As noted, more than 300,000 Americans are diagnosed with Lyme disease each year and cases in the U.S. have tripled since the late 1990s. There is no vaccine available to protect humans against the Lyme disease epidemic, which is why Lingelbach sees an opportunity to address the unmet need for a vaccine as the disease footprint widens.

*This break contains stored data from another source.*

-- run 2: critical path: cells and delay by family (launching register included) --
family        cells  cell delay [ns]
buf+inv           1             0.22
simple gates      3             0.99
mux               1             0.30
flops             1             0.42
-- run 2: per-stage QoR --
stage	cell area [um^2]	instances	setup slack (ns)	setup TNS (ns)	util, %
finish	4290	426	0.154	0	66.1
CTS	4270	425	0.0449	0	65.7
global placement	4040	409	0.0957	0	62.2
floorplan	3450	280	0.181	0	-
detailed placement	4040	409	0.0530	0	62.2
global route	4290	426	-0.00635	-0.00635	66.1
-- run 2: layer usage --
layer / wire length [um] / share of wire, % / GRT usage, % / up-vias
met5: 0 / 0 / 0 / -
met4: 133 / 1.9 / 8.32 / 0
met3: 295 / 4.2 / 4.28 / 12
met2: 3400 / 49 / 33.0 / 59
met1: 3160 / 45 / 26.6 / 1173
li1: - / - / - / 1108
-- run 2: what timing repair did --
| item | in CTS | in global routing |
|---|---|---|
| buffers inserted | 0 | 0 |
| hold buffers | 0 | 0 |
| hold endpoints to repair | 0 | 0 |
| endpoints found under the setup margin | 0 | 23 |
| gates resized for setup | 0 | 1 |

“We have already collected safety data in more than 500 people to date, and this data has shown nothing of concern with regards to safety,” says Lingelbach. “The full development from Phase 1 to Phase 3 is expected to generate the necessary safety data base to support the basis for licensure.” Valneva has entered into a strategic alliance with Pfizer that will allow the co-development of VLA15 through commercialization. The deal makes Valneva eligible to receive a total of $308 million in cash payments consisting of a $130 million upfront payment, $35 million in development milestones, and $143 million in early commercialization milestones. “We’ve agreed to fund 30 percent of all development costs through completion of the development program, and in return Pfizer will pay us tiered royalties starting at 19 percent,” says Lingelbach. Pfizer will in turn lead late-stage development and have sole control over commercialization. Valneva announced positive initial results from its two Phase 2 studies, VLA15-201 in July 2020 and VLA15-202 in October 2020. “Pfizer brings valuable vaccine knowledge and resources to the table that are complementary to Valneva’s technology and expertise,” he says. “There is a joint development committee to help ensure that the vaccine is developed as diligently and effectively as possible so that the potential vaccine can be available to those who need it most.”

Lingelbach says it’s been a collaborative effort. “We’re in regular contact with many key opinion leaders in the Lyme disease space,” he says. “It is part of our ongoing mission to become more proactively engaged with advocacy groups and we understand the inherent value in working hand-in-hand with the Lyme community.”

Valneva has been pleased with the Phase 2 results to date, which have supported the safety and tolerability profile seen in Phase 1 and expanded the company’s understanding of the effectiveness of different dosing regimens. Details for entry to Phase 3 will be subject to the final development plans with Pfizer and alignment with the regulatory bodies.